Routine Pelvic Lymphadenectomy for Early-stage Cervical Cancer Questioned

摘要


在早期子宮頸癌,IB-IIA,子宮旁組織和骨盆淋巴是否有侵犯,影響復發和預後至大。20多年前,我們當時所做的一個前瞻性研究-核磁共振,以鑑定33位早期子宮頸癌病人,手術前的子宮旁組織和骨盆淋巴癌症侵犯情況。發現核磁共振的預測非常準確,因此,手術前影像沒有淋巴的侵犯,手術時又沒有發現淋巴腫大,早期子宮頸癌病人的子宮根除手術,可以考慮不做骨盆淋巴摘除。

並列摘要


Radical hysterectomy, a therapeutic modality for the treatment of early-stage cervical cancer, is routinely combined with pelvic lymphadenectomy.
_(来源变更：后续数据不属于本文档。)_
### config.mk
export PLATFORM = sky130hd
export DESIGN_NAME = spi_rx_buf_reader
export DESIGN_NICKNAME = d
export VERILOG_FILES = /design/src/rtl/spi_rx_pkg.sv /design/src/rtl/spi_rx_buf_reader.sv
export SDC_FILE = /design/constraint.sdc
export NUM_CORES = 1
export LEC_CHECK = 0
export ABC_AREA = 1
export ABC_CLOCK_PERIOD_IN_PS = 1800
export BUFFER_PORTS_ARGS = -buffer_cell sky130_fd_sc_hd__buf_2
export CORE_MARGIN = 2
export CORE_UTILIZATION = 50
export DETAILED_ROUTE_END_ITERATION = 16
export MAX_ROUTING_LAYER = met4
export PLACE_DENSITY_LB_ADDON = 0.25
export RECOVER_POWER = 25
export SLEW_MARGIN = 20
export SYNTH_ARGS = -nofsm -noshare
export SYNTH_HDL_FRONTEND = slang
export SYNTH_SLANG_ARGS = --single-unit
### constraint.sdc
create_clock -name clk -period 1.8 [get_ports clk]
set_input_delay 0.09 -clock clk [delete_from_list [all_inputs] [get_ports clk]]
set_output_delay 0.09 -clock clk [all_outputs]
set_load 0.05 [all_outputs]
### src/rtl/spi_rx_pkg.sv
// -----------------------------------------------------------------------------
// spi_rx_pkg
// Shared definitions for the SPI receive-buffer read side:
//   - spi_rx_rd_state_e : reader FSM states (IDLE, REQ, CAP, OUT)
//   - SPI_RX_DATAWIDTH  : byte width of the buffer / output stream
//   - SPI_RX_ADDRWIDTH  : buffer address width (depth = 2**ADDRWIDTH)
//   - SPI_RX_RD_LAT     : default read latency, buf_ren rise to buf_rdata valid
//   - SPI_RX_LAT_W      : width of the read-latency counter
// -----------------------------------------------------------------------------
package spi_rx_pkg;

    localparam int SPI_RX_DATAWIDTH = 8;
    localparam int SPI_RX_ADDRWIDTH = 11;
    localparam int SPI_RX_RD_LAT    = 3;
    localparam int SPI_RX_LAT_W     = 4;

    typedef enum logic [1:0] {
        IDLE = 2'd0,
        REQ  = 2'd1,
        CAP  = 2'd2,
        OUT  = 2'd3
    } spi_rx_rd_state_e;

endpackage : spi_rx_pkg

### src/rtl/spi_rx_buf_reader.sv
// -----------------------------------------------------------------------------
// spi_rx_buf_reader
// Read-side controller for the SPI receive block-RAM buffer. Watches the
// buffer's not-empty flag, holds a read request for RD_LAT+1 cycles, captures
// the byte and offers it on a valid/ready stream, then advances the (wrapping)
// read address once the consumer takes it.
//
// Parameters:
//   DATAWIDTH  byte width                      (default 8)
//   ADDRWIDTH  buffer address width            (default 11)
//   RD_LAT     buf_ren rise to data valid      (default 3, legal 1..15)
// Ports:
//   clk, rst       clock, synchronous active-high reset
//   en             1 = drain the buffer; 0 = finish current byte then idle
//   buf_not_empty  buffer holds unread data at buf_raddr
//   buf_ren        read request, held through REQ and CAP
//   buf_raddr      read address, changes only on an output transfer
//   buf_rdata      read data from the buffer
//   out_valid      out_data holds a byte
//   out_ready      consumer accepts the byte
//   out_data       captured byte
//   busy           FSM not in IDLE (decoded from the state register)
//   rd_count       bytes delivered, 16-bit wrapping   (SPI_RX_BUF_RD_CNT_EN)
//   cnt_clr        synchronous clear of rd_count      (SPI_RX_BUF_RD_CNT_EN)
//
// Optional feature: define SPI_RX_BUF_RD_CNT_EN to add the delivered-byte
// counter and its clear input. Without it neither port nor any counter logic
// exists.
// -----------------------------------------------------------------------------
module spi_rx_buf_reader
    import spi_rx_pkg::*;
#(
    parameter int DATAWIDTH = SPI_RX_DATAWIDTH,
    parameter int ADDRWIDTH = SPI_RX_ADDRWIDTH,
    parameter int RD_LAT    = SPI_RX_RD_LAT
) (
    input  logic                 clk,
    input  logic                 rst,
    input  logic                 en,
    input  logic                 buf_not_empty,
    output logic                 buf_ren,
    output logic [ADDRWIDTH-1:0] buf_raddr,
    input  logic [DATAWIDTH-1:0] buf_rdata,
    output logic                 out_valid,
    input  logic                 out_ready,
    output logic [DATAWIDTH-1:0] out_data,
    output logic                 busy
`ifdef SPI_RX_BUF_RD_CNT_EN
    ,
    output logic [15:0]          rd_count,
    input  logic                 cnt_clr
`endif
);

    // Last value of the latency counter before leaving REQ.
    localparam logic [SPI_RX_LAT_W-1:0] LAT_LAST = SPI_RX_LAT_W'(RD_LAT - 1);

    spi_rx_rd_state_e        state_q, state_d;
    logic [SPI_RX_LAT_W-1:0] lat_cnt_q, lat_cnt_d;
    logic [ADDRWIDTH-1:0]    raddr_q, raddr_d;
    logic [DATAWIDTH-1:0]    data_q, data_d;
    logic                    ren_q, ren_d;
    logic                    valid_q, valid_d;
    logic                    xfer;

    assign xfer = valid_q && out_ready;

    always_comb begin
        state_d   = state_q;
        lat_cnt_d = lat_cnt_q;
        raddr_d   = raddr_q;
        data_d    = data_q;

        unique case (state_q)
            IDLE: begin
                if (en && buf_not_empty) begin
                    state_d   = REQ;
                    lat_cnt_d = '0;
                end
            end
            REQ: begin
                lat_cnt_d = lat_cnt_q + 1'b1;
                if (lat_cnt_q == LAT_LAST) begin
                    state_d = CAP;
                end
            end
            CAP: begin
                data_d  = buf_rdata;
                state_d = OUT;
            end
            OUT: begin
                if (xfer) begin
                    raddr_d = raddr_q + 1'b1;
                    // Chain straight into the next request; the one OUT cycle
                    // with buf_ren low re-arms the buffer's enable qualifier.
                    if (en && buf_not_empty) begin
                        state_d   = REQ;
                        lat_cnt_d = '0;
                    end else begin
                        state_d = IDLE;
                    end
                end
            end
            default: state_d = IDLE;
        endcase

        // Registered outputs are decoded from the next state so they line up
        // with the state they belong to.
        ren_d   = (state_d == REQ) || (state_d == CAP);
        valid_d = (state_d == OUT);
    end

    always_ff @(posedge clk) begin
        if (rst) begin
            state_q   <= IDLE;
            lat_cnt_q <= '0;
            raddr_q   <= '0;
            data_q    <= '0;
            ren_q     <= 1'b0;
            valid_q   <= 1'b0;
        end else begin
            state_q   <= state_d;
            lat_cnt_q <= lat_cnt_d;
            raddr_q   <= raddr_d;
            data_q    <= data_d;
            ren_q     <= ren_d;
            valid_q   <= valid_d;
        end
    end

    assign buf_ren   = ren_q;
    assign buf_raddr = raddr_q;
    assign out_valid = valid_q;
    assign out_data  = data_q;
    assign busy      = (state_q != IDLE);

`ifdef SPI_RX_BUF_RD_CNT_EN
    logic [15:0] rd_count_q;

    // Clear wins over a same-cycle transfer.
    always_ff @(posedge clk) begin
        if (rst) begin
            rd_count_q <= '0;
        end else if (cnt_clr) begin
            rd_count_q <= '0;
        end else if (xfer) begin
            rd_count_q <= rd_count_q + 16'd1;
        end
    end

    assign rd_count = rd_count_q;
`endif

endmodule : spi_rx_buf_reader

==> flow_metrics.py <==
metrics = {
    "status": {
        "status": "complete, no violations",
    },
    "die": {
        "core-area_sq_um": 2250,
        "rows": 17,
        "initial_core_util_pct": 53.7,
        "die_area_sq_um": 2830,
        "io_pins": 35,
        "die_w_microns": 53.2,
        "die_h_microns": 53.2,
    },
    "yosys": {
        "ys_types": 21,
        "syn_area_sq_um": 1210,
        "synth_area_leader_cell": "dfxtp_1",
        "yosys_warnings": 0,
        "synthFlopType": "dfxtp_1",
        "synth_edf_count": 0,
        "yosysMostFrequentCell": "nor2_1",
        "synth_seq_cells": 27,
        "synthesis.nets": 177,
        "synth-async-reset-ratio_pct": 0,
        "synth_top_area_share_pct": 44.7,
        "ys_seq_area_share_pct": 44.7,
        "yosys-top-cells-area": "dfxtp_1 45%, nor2_1 9.6%, nand2_1 7.8%",
        "syn_avg_cell_area_sq_um": 7.56,
        "synthCells": 160,
        "synth_common_cells": "31 x nor2_1, 27 x dfxtp_1, 25 x nand2_1, 21 x inv_1, 17 x o21ai_0",
    },
    "worst_setup_path": {
        "crit_fanout": 4,
        "cp_data_arrival_time_ps": 1770,
        "slowest_stage": "dfxtp_1",
        "crit_required_ps": 2010,
        "slowest_delay_ps": 400,
        "setup.worst_path.start_class": "flop",
        "worst-r2r-setup-slack_ps": 240,
        "r2r-end": "buf_ren",
        "path_class": "reg2reg",
        "reg2reg_depth": 8,
        "worstSetupEndpointType": "flop",
        "r2r-start": "lat_cnt_q[0]",
        "worstPathCellList": "inv_1 > ha_1 > a31oi_1 > o21ai_1 > nand2_1 > ha_1 > inv_1 > nor2_1",
    },
    "power_and_ir_drop": {
        "power.internal_w": 0.000724,
        "seqPwrFrac_pct": 64.4,
        "switching_share_pct": 23.9,
        "clockPowerShare_pct": 26.4,
        "ir_worst_vdd_mv": 0.540,
        "power.switching_w": 0.000228,
        "cellLeakagePower_nw": 0.693,
        "cellPowerDensity_nw_per_um2": 646,
        "power_w": 0.000952,
        "combPwrFrac_pct": 9.2,
    },
    "detailed_routing": {
        "wl_per_cell_microns": 10.6,
        "drt-total-wl_mm": 2.43,
        "via_count": 1126,
        "viasPerCell": 4.90,
        "ant_nets": 0,
        "drt_pass1_iterations": 4,
        "drc": 0,
        "drtIter0Drc": 15,
    },
    "place": {
        "post-place-ws_ps": 229,
        "hpwlAfterDp_mm": 1.79,
        "gp_congestion": 0.844,
        "portBuffers": 34,
    },
    "worst_hold_path": {
        "min_path_cells": 3,
        "hp-class": "in2reg",
        "worst_hold_startpoint": "buf_rdata[2]",
        "min_to": "out_data[2]",
    },
    "clocking": {
        "path_clk_slew_ps": 140,
        "cts.sinks": 27,
        "numCtsBuffers": 3,
        "h-tree-depth": 1,
        "clockRootBuffer": "clkbuf_4",
        "insertion_delay_ps": 310,
        "cts_tree": "built",
        "clockBufferDepth": 2,
    },
    "sta": {
        "drv_slew": 0,
        "finalCritPeriodShare_pct": 86.6,
        "tightest_slew_ps": 601,
        "hold_ws_ps": 1.67,
        "fmax_mhz": 642,
        "hold_viol": 0,
        "grt_setup_unrepaired": "false",
        "setup_viol": 0,
        "setup_ws_ps": 241,
        "clock_skew_ps": 10.7,
        "max_slew_margin_pct": 60.1,
        "fin_crit_ps": 1560,
        "setup_tns_ps": 0,
    },
    "grt": {
        "grt_pass1_wl_mm": 4.41,
        "antenna_found_initial": 0,
        "grt_pass1_vias": 1107,
        "grt_start_max_net_pins": 19,
        "globalRoute.totalOverflow": 0,
        "globalRouteTotalUtil_pct": 21.5,
    },
    "final_layout": {
        "layout-drive-gt1-share_pct": 17.8,
        "antennaDiodeCount": 0,
        "fin_nets": 220,
        "syn_to_final_growth_pct": 21.8,
        "fill_cells": 210,
    },
    "job": {
        "max-cap-violations": 0,
    },
}
==> worst max-delay path, delay by kind of cell (launching register included) <==
family	cells	cell delay [ps]
compound gates	2	410
fa+ha+maj	2	410
buf+inv	2	140
flops	1	400
simple gates	2	110
==> worst max-delay path by stage <==
stage                 start  slack [ps]      end  depth (start not counted)
3_3_place_gp   lat_cnt_q[0]         320  buf_ren                          8
3_5_place_dp   lat_cnt_q[0]         230  buf_ren                          8
6_report       lat_cnt_q[0]         240  buf_ren                          8
5_1_grt        lat_cnt_q[0]          50  buf_ren                          8
2_1_floorplan     out_valid          80  buf_ren                          6
4_1_cts        lat_cnt_q[0]         210  buf_ren                          8
==> kinds of logic (layout without fill, tap and decap cells) <==
kind of cell / count (synthesis) / in the layout / share of synthesized area (%)
simple gates: 72 / 72 / 28.9
compound gates: 34 / 34 / 15.0
flops: 27 / 27 / 44.7
buf+inv: 23 / 65 / 7.34
fa+ha+maj: 4 / 4 / 4.14
==> flip-flops by register name (all words and copies together), names as in the netlist <==
register and flops:
out_data 8, lat_cnt_q 4, state_q 2, buf_raddr 11, buf_ren 1, out_valid 1
==> cells in the final DEF (no fill, tap or decap) <==
master	n
nor2_1	31
dfxtp_1	27
nand2_1	25
buf_2	22
inv_1	21
o21ai_0	16
a21oi_1	13
clkbuf_1	13
dlygate4sd3_1	5
nand3_1	4
ha_1	4
clkbuf_4	3
nand3_4	2
nor2_4	2
nor3_1	2
or2_2	2
a31oi_1	1
o21ai_1	1
o31ai_1	1
nand2_2	1
nor2_8	1
a31o_2	1
nand4_1	1
o21ai_2	1
and3_1	1
buf_4	1
==> per-layer routing <==
metal  wire length [microns]  global-route usage, %  up-vias
li1                        -                      -      599
met1                    1140                   25.4      501
met2                    1180                   38.3       24
met3                      93                   2.54        2
met4                      17                   6.41        0
met5                       0                      -        -
==> power by group through the flow <==
stage,sequential (W),clock (W),combinational (W)
floorplan,0.000637,0,0.0000421
global placement,0.000625,0,0.0000762
detailed placement,0.000626,0,0.0000790
CTS,0.000613,0.000260,0.0000874
global route,0.000615,0.000277,0.0000990
finish,0.000613,0.000252,0.0000871
==> area by class of cell <==
type | instances | area (sq um) | area share, %
multi-input combinational | 110 | 581 | 39.4
inverter | 21 | 78.8 | 5.35
clock buffer | 4 | 26.3 | 1.78
sequential | 27 | 541 | 36.7
timing repair buffer | 40 | 213 | 14.4
tap | 28 | 35.0 | 2.38
==> what timing repair did <==
action                                  in CTS  in global routing
hold buffers                                 5                  0
hold endpoints to repair                     5                  0
gates resized for setup                      0                  1
endpoints found under the setup margin       0                  1
buffers inserted                             0                  0
==> stage by stage <==
step	util, %	instances	instance area (sq um)
2_1_floorplan	-	160	1210
3_3_place_gp	62.7	221	1410
3_5_place_dp	62.7	221	1410
4_1_cts	66.0	230	1490
5_1_grt	65.4	230	1470
6_report	65.4	230	1470
Note: power is estimated with default switching activity, not from simulation.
A pretreatment evaluation by magnetic resonance imaging (MRI) to predict the parametrial spreading and metastasis to the pelvic lymph nodes, compared with the pathologic assessment, showed that the overall accuracy rate of prediction is greater than 90%, and the negative prediction is 100%. It may therefore suggest that routine pelvic lymphadenectomy is not necessary if the pelvic lymph node involvement in the pretreatment MRI is negative and the gross examination of the pelvic lymph node during operation is also negative.